The training event will consist of two 4-hour trainings in two consecutive days. The first day will focus on big data management and data analysis with Hadoop. The participant will learn how to (i) move big data efficiently to a cluster and to Hadoop distributed file system, and (ii) how to perform simple big data analysis by Python scripts using MapReduce and Hadoop. The second day will focus to big data management and analysis using R and Rhadoop. We will first stick to work within RStudio and will write all scripts within R using several state-of-the-art libraries for parallel computations, like parallel, doParallel, foreach, Rmpi and libraries to work with Hadoop, like rmr, rhdfs and rhbase. Finally, we will show how to perform parallel slurm jobs with R scripts.
Target audience
Everyone interested in big data management and analysis.
Prerequisite knowledge
For the first day: basic Linux shell commands, Python
For the second day: basic Linux shell commands and R
Workflow
The course will be held online via Zoom. The participants will need a local machine to connect to the supercomputers at the University of Ljubljana and to the Vienna Scientific Cluster.
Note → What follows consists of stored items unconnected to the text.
Setup of the baseline:
==> flow/design.v (excerpt) <==
module sram_logger(
    input         CLK_48MHZ,
    input         RESET,           
    input         READ_CMD,
    input  [79:0] GEIG_DATA,
    input  [79:0] MAG_DATA,
    input  [31:0] SRAM_D_IN,
    output [17:0] SRAM_A,
    output [3:0]  SRAM_SRBS,
    output        SRAM_CE,
    output        SRAM_WE,
    output        SRAM_OE,
    output [15:0] SRAM_D_OUT,
    output        SRAM_D_OE,
    output [15:0] DATA_READ,
    output [17:0] W_ADDRESS,
    output        W_CHIP_SELECT,
    output [17:0] R_ADDRESS,
    output        R_CHIP_SELECT
);
Size in the first run: about 3200 cells after synthesis, ~560 flip-flops, about 27000 um2 of cells after synthesis.
Settings: LEC_CHECK=0, ABC_AREA=1, CAP_MARGIN=0, CELL_PAD_IN_SITES_GLOBAL_PLACEMENT=2, CORE_ASPECT_RATIO=1.4, CORE_MARGIN=3, CORE_UTILIZATION=54, CTS_CLUSTER_SIZE=54, GPL_TIMING_DRIVEN=1, HOLD_SLACK_MARGIN=0.1, MAX_ROUTING_LAYER=met4, PLACE_DENSITY=0.52, SETUP_SLACK_MARGIN=2.24, SLEW_MARGIN=10, TNS_END_PERCENT=90; clock period 7.65 ns.
run.sh (not shown) runs the stock make flow with config.mk's settings and CLKGATE_MAP_FILE=.
The baseline: it failed with a tool error in global placement without I/O, so there are no final results.
> inputs changed (the baseline -> the candidate)
Settings: TNS_END_PERCENT removed (was 90); CORE_UTILIZATION changed from 54 to 40; GPL_TIMING_DRIVEN removed (was 1); CTS_CLUSTER_SIZE removed (was 54); HOLD_SLACK_MARGIN removed (was 0.1); CORE_MARGIN changed from 3 to 2; CORE_ASPECT_RATIO removed (was 1.4); CAP_MARGIN changed from 0 to 20; MAX_ROUTING_LAYER removed (was met4); SETUP_SLACK_MARGIN removed (was 2.24); PLACE_DENSITY removed (was 0.52); CELL_PAD_IN_SITES_GLOBAL_PLACEMENT removed (was 2); SLEW_MARGIN changed from 10 to 20; ABC_AREA removed (was 1); the clock period (ns, I/O delays scaled along) changed from 7.65 to 8.69.
[summary]
Going from the baseline to the candidate, area of the die higher; simple-gate portion of the synthesized area lower; area after synthesis lower.
Delta (the candidate minus the baseline): count of different cell masters after synthesis saw an increase; standard cell core area saw an increase; synthesized cell count saw a decrease.
The sole clean run among the candidate and the baseline is the candidate.
The baseline: GPL-0301 in global placement without I/O -> run aborted

---

Setup of v14:
sram_logger again, from the RTL that the note above started with.
make LEC_CHECK=0 ABC_AREA=0 CAP_MARGIN=25 CORE_ASPECT_RATIO=0.72 CORE_MARGIN=3 CORE_UTILIZATION=72 CTS_CLUSTER_DIAMETER=39 CTS_CLUSTER_SIZE=72 GPL_TIMING_DRIVEN=1 MAX_ROUTING_LAYER=met4 PLACE_DENSITY=0.52 SETUP_SLACK_MARGIN=0.75 SLEW_MARGIN=20 TNS_END_PERCENT=15 finish   # period 4.9 ns
What ended v14 was a tool error in 4_1_cts; the run never finished.
Input changes introduced in v57 (baseline for comparison: v14):
- clearing CORE_ASPECT_RATIO, which used to be 0.72
- swapping 15 for 45 in TNS_END_PERCENT
- swapping 0.75 for 1.14 in SETUP_SLACK_MARGIN
- swapping 3 for 2 in CORE_MARGIN
- swapping 39 for 256 in CTS_CLUSTER_DIAMETER
- swapping 72 for 34 in CTS_CLUSTER_SIZE
- swapping 72 for 66 in CORE_UTILIZATION
- clearing PLACE_DENSITY, which used to be 0.52
- swapping 4.9 for 4.83 in the clock period (ns, I/O delays scaled along)
Findings:
v57 failed in 5_1_grt with GRT-0232. The multiplexer fraction of the synthesized cell area was comparable across v57 and v14. On floorplan net count, v57 and v14 are basically level. Summary — die size, v57 relative to v14: higher, by 6.6%. Between v57 and v14, the post-place instance area does not differ in any meaningful way.
[inputs] v35 vs v57
- a deleted SETUP_SLACK_MARGIN that had been 1.14
- a deleted CTS_CLUSTER_SIZE that had been 34
- a deleted GPL_TIMING_DRIVEN that had been 1
- a change of CAP_MARGIN from 25 to 20
- a deleted CTS_CLUSTER_DIAMETER that had been 256
- a deleted MAX_ROUTING_LAYER that had been met4
- a change of CORE_UTILIZATION from 66 to 10
- a deleted TNS_END_PERCENT that had been 45
- a deleted ABC_AREA that had been 0
- a change of the clock period (ns, I/O delays scaled along) from 4.83 to 12.5
v35 finished end to end and its layout was clean on timing, DRC and antenna. In v35 relative to v57, placed wire-length estimate after detailed placement had gone up by more than a quarter. Standard cell core area on v35 is up relative to v57. Comparing v35 against v57, there is no change at all in post-synthesis cell type count. v35 has effective utilization at floorplan below what v57 had. Cell area after placement of v35 exceeds that of v57 slightly. The area fraction in and, or, nand and nor cells of v35 and that of v57 are within noise of each other. Looking at post-cts sizing count across v57 and v35, the one that comes out higher is v57. Between v57 and v35, the flow reports number of buffers inserted during clock tree synthesis increasing by more than 100%.
Relative to v35, the following input files were edited for v48:
- CORE_UTILIZATION now 68, was 10
- CTS_CLUSTER_SIZE now 36, previously not set
- CAP_MARGIN now 0, was 20
- the clock period (ns, I/O delays scaled along) now 4.83, was 12.5
Findings:
Completing all stages was not enough for v48: its layout failed the final checks because of negative setup slack. v35: flow completed, timing, DRC and antenna clean. v48: proportion of cell area spent on the clock network 0.43 points below v35. Die size: v48 lower than v35. Comparing v35 and v48, number of fill cells in the layout is higher on v35. [compare] base=v35 new=v48: power went up 6600 uW, area of the multi-input gates saw an increase. Comparing v35 and v48, signed area change from the synthesized netlist to the final layout is lower on v35. The run showing the smaller non-clock buffer count is v35. Core util | v48 vs v35 | v48 higher. The peak supply drop in v48 was higher than what v35 gave. Diff v35 and v48: via count higher in v48.
The inputs of v36 differ from those of v48 as listed below.
- swapping 68 for 40 in CORE_UTILIZATION
- swapping 0 for 20 in CAP_MARGIN
- clearing CTS_CLUSTER_SIZE, which used to be 36
- swapping 4.83 for 10.0 in the clock period (ns, I/O delays scaled along)
- In summary, v36 completed successfully, with a layout that passed the timing, DRC and antenna checks.
- Compared to v48, the routing of v36 uses less wire.
- Looking at v36 and v48, the post-route clock skew is a wash.
- From v48 to v36 the numbers moved as follows: total stage count of the critical path moved down, layout overhead on the synthesized area down 17 points, number of placed cells counting well taps now smaller, setup slack of the critical path after layout increased 1950 ps.
Power and IR drop assume default switching activity.
--- run.sh ---
#!/bin/bash
# the make line also repeats each setting of config.mk as NAME=value (left out here)
make -C /OpenROAD-flow-scripts/flow DESIGN_CONFIG=/design/flow/config.mk WORK_HOME=/design/flow/orfs CLKGATE_MAP_FILE= finish
--- config.mk ---
export PLATFORM = sky130hd
export DESIGN_NAME = abcd_output
export DESIGN_NICKNAME = abcd_output
export VERILOG_FILES = /design/flow/design.v
export SDC_FILE = /design/flow/constraint.sdc
export NUM_CORES = 4
export LEC_CHECK = 0
export ABC_AREA = 1
export CAP_MARGIN = 5
export CELL_PAD_IN_SITES_DETAIL_PLACEMENT = 1
export CELL_PAD_IN_SITES_GLOBAL_PLACEMENT = 2
export CORE_MARGIN = 2
export CORE_UTILIZATION = 40
export HOLD_SLACK_MARGIN = 0.16
export MAX_ROUTING_LAYER = met4
export MIN_ROUTING_LAYER = met2
export PLACE_DENSITY_LB_ADDON = 0.12
export SLEW_MARGIN = 20
--- design.v ---
module detect_module 
(
    CLK, RSTn,
	 RX_Pin_In,
	 H2L_Sig
);
    input CLK;
	 input RSTn;
	 input RX_Pin_In;
	 output H2L_Sig;
	 reg H2L_F1;
	 reg H2L_F2;
	 always @ ( posedge CLK or negedge RSTn )
	     if( !RSTn )
		      begin
				    H2L_F1 <= 1'b1;
					 H2L_F2 <= 1'b1;
				end
		  else
		      begin
				    H2L_F1 <= RX_Pin_In;
					 H2L_F2 <= H2L_F1;
				end
	assign H2L_Sig = H2L_F2 & !H2L_F1;
endmodule
module rx_bps_module
(
    CLK, RSTn,
	 Count_Sig, 
	 BPS_CLK
);
    input CLK;
	 input RSTn;
	 input Count_Sig;
	 output BPS_CLK;
	 reg [12:0]Count_BPS;
	 always @ ( posedge CLK or negedge RSTn )
	    if( !RSTn )
		     Count_BPS <= 13'd0;
		 else if( Count_BPS == 13'd5207 )
		     Count_BPS <= 13'd0;
		 else if( Count_Sig )
		     Count_BPS <= Count_BPS + 1'b1;
		 else
		     Count_BPS <= 13'd0;
    assign BPS_CLK = ( Count_BPS == 12'd2604 ) ? 1'b1 : 1'b0;
endmodule
module rx_control_module
(
    CLK, RSTn,
	 H2L_Sig, RX_Pin_In, BPS_CLK, RX_En_Sig,
    Count_Sig, RX_Data, RX_Done_Sig
);
    input CLK;
	 input RSTn;
	 input H2L_Sig;
	 input RX_En_Sig;
	 input RX_Pin_In;
	 input BPS_CLK;
	 output Count_Sig;
	 output [7:0]RX_Data;
	 output RX_Done_Sig;
	 reg [3:0]i;
	 reg [7:0]rData;
	 reg isCount;
	 reg isDone;
	 always @ ( posedge CLK or negedge RSTn )
	     if( !RSTn )
		      begin 
		          i <= 4'd0;
					 rData <= 8'd0;
					 isCount <= 1'b0;
					 isDone <= 1'b0;	 
				end
		  else if( RX_En_Sig )
		      case ( i )
			       4'd0 :
					 if( H2L_Sig ) begin i <= i + 1'b1; isCount <= 1'b1; end
					 4'd1 : 
					 if( BPS_CLK ) begin i <= i + 1'b1; end
					 4'd2, 4'd3, 4'd4, 4'd5, 4'd6, 4'd7, 4'd8, 4'd9 :
					 if( BPS_CLK ) begin i <= i + 1'b1; rData[ i - 2 ] <= RX_Pin_In; end
					 4'd10 :
					 if( BPS_CLK ) begin i <= i + 1'b1; end
					 4'd11 :
					 if( BPS_CLK ) begin i <= i + 1'b1; end
					 4'd12 :
					 begin i <= i + 1'b1; isDone <= 1'b1; isCount <= 1'b0; end
					 4'd13 :
					 begin i <= 4'd0; isDone <= 1'b0; end
				endcase
	 assign Count_Sig = isCount;
	 assign RX_Data = rData;
	 assign RX_Done_Sig = isDone;
endmodule
## run 1
==> flow/design.v (excerpt) <==
module  CONV(
	input				clk,
	input				reset,
	output logic		busy,	
	input				ready,	
	output logic [13:0]	iaddr,
	input  		 [7:0]	idata,	
	output logic		ioe,
	output logic		wen_L0,
	output logic		oe_L0,
	output logic [13:0]	addr_L0,
	output logic [11:0] w_data_L0,
	input  		 [11:0] r_data_L0,
	output logic 		wen_L1,
	output logic		oe_L1,
	output logic [11:0]	addr_L1,
	output logic [11:0]	w_data_L1,
	input  		 [11:0]	r_data_L1,
	output logic		oe_weight,
	output logic [15:0]	addr_weight,
	input  logic signed  [7:0]  r_data_weight,
	output logic		wen_L2,
	output logic [3:0]	addr_L2,
	output logic [31:0]	w_data_L2
	);
For scale: ~4,100 cells after synthesis, roughly 170 I/O pins, roughly 36,000 sq um of cells after synthesis.
clock: 8.41 ns
lec_check: 0
cap_margin: 15
cell_pad_in_sites_detail_placement: 2
core_margin: 2
core_utilization: 39
cts_cluster_diameter: 24
cts_cluster_size: 39
hold_slack_margin: 0.28
max_routing_layer: met4
min_routing_layer: met1
place_density_lb_addon: 0.28
setup_slack_margin: 1.97
slew_margin: 40
run.sh (not shown) runs the stock make flow with config.mk's settings and CLKGATE_MAP_FILE=.
Run status, run 1: aborted in 5_1_grt, error GRT-0116
Setup changes, run 1 to run 2
- an added ABC_AREA of 1
- a deleted MIN_ROUTING_LAYER that had been met1
- a deleted CELL_PAD_IN_SITES_DETAIL_PLACEMENT that had been 2
- a change of SLEW_MARGIN from 40 to 20
- a deleted PLACE_DENSITY_LB_ADDON that had been 0.28
- a change of CORE_UTILIZATION from 39 to 71
- a change of CTS_CLUSTER_SIZE from 39 to 40
- a deleted HOLD_SLACK_MARGIN that had been 0.28
- a deleted CTS_CLUSTER_DIAMETER that had been 24
- a change of SETUP_SLACK_MARGIN from 1.97 to -0.22
- a change of CAP_MARGIN from 15 to 20
- a change of the clock period (ns, I/O delays scaled along) from 8.41 to 9.54
Initial core utilization (higher): run 2. [compare] base=run 1 new=run 2: parity-gate share of the synthesized area counting xor and xnor cells dropped 1.9 points; placement-stage worst setup slack climbed 2950 ps; final estimated routing congestion in global placement climbed 8.6%; TritonCTS buffer count dropped 69%. The runs compared here, run 2 and run 1, all ended either early or with open violations. Run 2 did not make it past 5_1_grt, where a tool error ended it. Run 1: aborted in 5_1_grt (tool error). Yosys stat cell total was higher in the run labelled run 2. Going from run 1 to run 2, synthesized cell count went up; compound-gate portion of the synthesized area went down; fraction of synthesized area in multiplexers went down; post-synthesis cell area went up.
#### Input delta (run 3 over run 2)
- CTS_CLUSTER_SIZE: 40 -> unset
- MAX_ROUTING_LAYER: met4 -> unset
- ABC_AREA: 1 -> unset
- SETUP_SLACK_MARGIN: -0.22 -> unset
- CORE_UTILIZATION: 71 -> 44
- the clock period (ns, I/O delays scaled along): 9.54 -> 7.23
### Flow results
- To summarise run 3: no stage aborted, but the layout did not pass its checks, failing on setup timing.
- In the flow results for run 2 and run 3, the total placed instance area is larger on run 3.
- From run 2 to run 3 the numbers moved as follows: and-or/or-and share of the synthesized area grew by 3.8 points, multiplexer share of the synthesized area up 2.0 points, die size saw an increase, number of nets in the synthesized netlist fell by 16%.
- Row cell count after synthesis: run 3 lower / run 2 higher
- In the metrics for run 2 and run 3, the one carrying the higher register area share after synthesis is run 3.
- Higher chip area line of the yosys report among run 2 and run 3: run 2
Modified inputs, run 4 compared to run 3
- swapping 44 for 8 in CORE_UTILIZATION
- swapping 7.23 for 15.0 in the clock period (ns, I/O delays scaled along)
--- outcome ---
Post-CTS setup repair buffer count, run 3 and run 4: larger value in run 3
Run 3 has higher utilization than run 4.
Run 3 has higher global-route usage than run 4.
Taking run 3 as the reference, in run 4 initial DRC count moved up; sequential share of the synthesized area neither gained nor lost much; final wirelength +22 mm.
Having completed the whole flow, run 4 delivered a layout that passed the timing, design-rule and antenna checks.


Starting RTL as in the previous note.
==> flow/design.v (excerpt) <==
module  CONV(
	input				clk,
	input				reset,
	output logic		busy,	
	input				ready,	
	output logic [13:0]	iaddr,
	input  		 [7:0]	idata,	
	output logic		ioe,
	output logic		wen_L0,
	output logic		oe_L0,
	output logic [13:0]	addr_L0,
	output logic [11:0] w_data_L0,
	input  		 [11:0] r_data_L0,
	output logic 		wen_L1,
	output logic		oe_L1,
	output logic [11:0]	addr_L1,
	output logic [11:0]	w_data_L1,
	input  		 [11:0]	r_data_L1,
	output logic		oe_weight,
	output logic [15:0]	addr_weight,
	input  logic signed  [7:0]  r_data_weight,
	output logic		wen_L2,
	output logic [3:0]	addr_L2,
	output logic [31:0]	w_data_L2
	);
reg [1:0] fully_flag;
reg[3:0] i0,i4,i5,i6;
reg [3:0] state,next_state;
reg [11:0] data [0:8];
reg [15:0] zero_index,addr_index0,addr_index1,addr_index2,addr_index3,addr_index4,L0_index;
reg signed [31:0] data_fully;
parameter INIT=4'd0,ADDR1=4'd1,WAIT1=4'd2,DATA_i0=4'd3,LAYER0=4'd4,ADDR2=4'd5,LAYER1=4'd6,
		  LAYER1_1=4'd7,ADDR3=4'd8,WAIT3=4'd9,LAYER2=4'd10,LAYER2_1=4'd11,FINI=4'd12;
always @(posedge clk or posedge reset ) begin
  if(reset) state<=INIT;
  else state<=next_state;
end
always @(*) begin
	case (state)
		INIT:begin
			next_state=(ready)?ADDR1:INIT;	
		end 
		ADDR1:begin
			next_state=WAIT1;
		end
		WAIT1:begin
			next_state=(fully_flag==0)?DATA_i0:(fully_flag==1)?LAYER1:LAYER2;		   
		end
		DATA_i0:begin
  ...
clock: 6.89 ns
lec_check: 0
abc_area: 1
cap_margin: 0
core_margin: 2
core_utilization: 72
cts_cluster_diameter: 342
cts_cluster_size: 99
place_density: 0.38
setup_slack_margin: -0.43
slew_margin: 20
The baseline failed in global routing (5_1_grt) on GRT-0232.
Rerun with:
==> flow/config.mk (replaced) <==
export PLATFORM = sky130hd
export DESIGN_NAME = CONV
export DESIGN_NICKNAME = CONV
export VERILOG_FILES = /design/flow/design.v
export SDC_FILE = /design/flow/constraint.sdc
export NUM_CORES = 4
export LEC_CHECK = 0
export CAP_MARGIN = 20
export CORE_MARGIN = 2
export CORE_UTILIZATION = 66
export HOLD_SLACK_MARGIN = -0.08
export MAX_ROUTING_LAYER = met4
export SLEW_MARGIN = 20
==> flow/constraint.sdc (replaced) <==
create_clock -name core_clock -period 9.18 [get_ports {clk}]
set_input_delay 1.8360 -clock core_clock [delete_from_list [all_inputs] [get_ports {clk}]]
set_output_delay 1.8360 -clock core_clock [all_outputs]
set_load 0.01 [all_outputs]
Effect: This time the run reached the layout checks and failed them: negative setup slack; area after synthesis fell by 3.9%; die area came out higher by 4.8%; synthesized cell count goes down by 17%.
Rerun with:
--- a/flow/config.mk
+++ b/flow/config.mk
@@ -7,7 +7,12 @@
 export LEC_CHECK = 0
+export ABC_AREA = 1
 export CAP_MARGIN = 20
+export CORE_ASPECT_RATIO = 1.01
 export CORE_MARGIN = 2
-export CORE_UTILIZATION = 66
-export HOLD_SLACK_MARGIN = -0.08
+export CORE_UTILIZATION = 21
+export CTS_CLUSTER_SIZE = 54
+export GPL_TIMING_DRIVEN = 0
 export MAX_ROUTING_LAYER = met4
+export PLACE_DENSITY_LB_ADDON = 0.03
 export SLEW_MARGIN = 20
+export TNS_END_PERCENT = 100
==> flow/constraint.sdc (replaced) <==
create_clock -name core_clock -period 7.14 [get_ports {clk}]
set_input_delay 1.4280 -clock core_clock [delete_from_list [all_inputs] [get_ports {clk}]]
set_output_delay 1.4280 -clock core_clock [all_outputs]
set_load 0.01 [all_outputs]
Effect:
- The new run reached the layout checks and failed them: negative setup slack
- design area is higher by a little under a tenth
- fmax is higher slightly
- routed wire length is higher by a quarter to a third
- via count is about the same
- first-iteration DRC count is lower by well over a third
- die size is higher to 3.2 times its value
Before the start of the course they will get training accounts on these supercomputers for running all examples.
Skills to be gained
At the end of the course the participant will be able to:
- Connect to a supercomputer;
- Move big data to a supercomputer and store it to a distributed file system;
- Writing Python scripts to perform basic data managment and data analysis tasks by Hadoop;
- Writing R scripts to perform basic data analysis tasks by libraries for parallel computations like parallel, doParallel, foreach, Rmpi and by Rhadoop libraries like rmr, rhdfs and ehbase.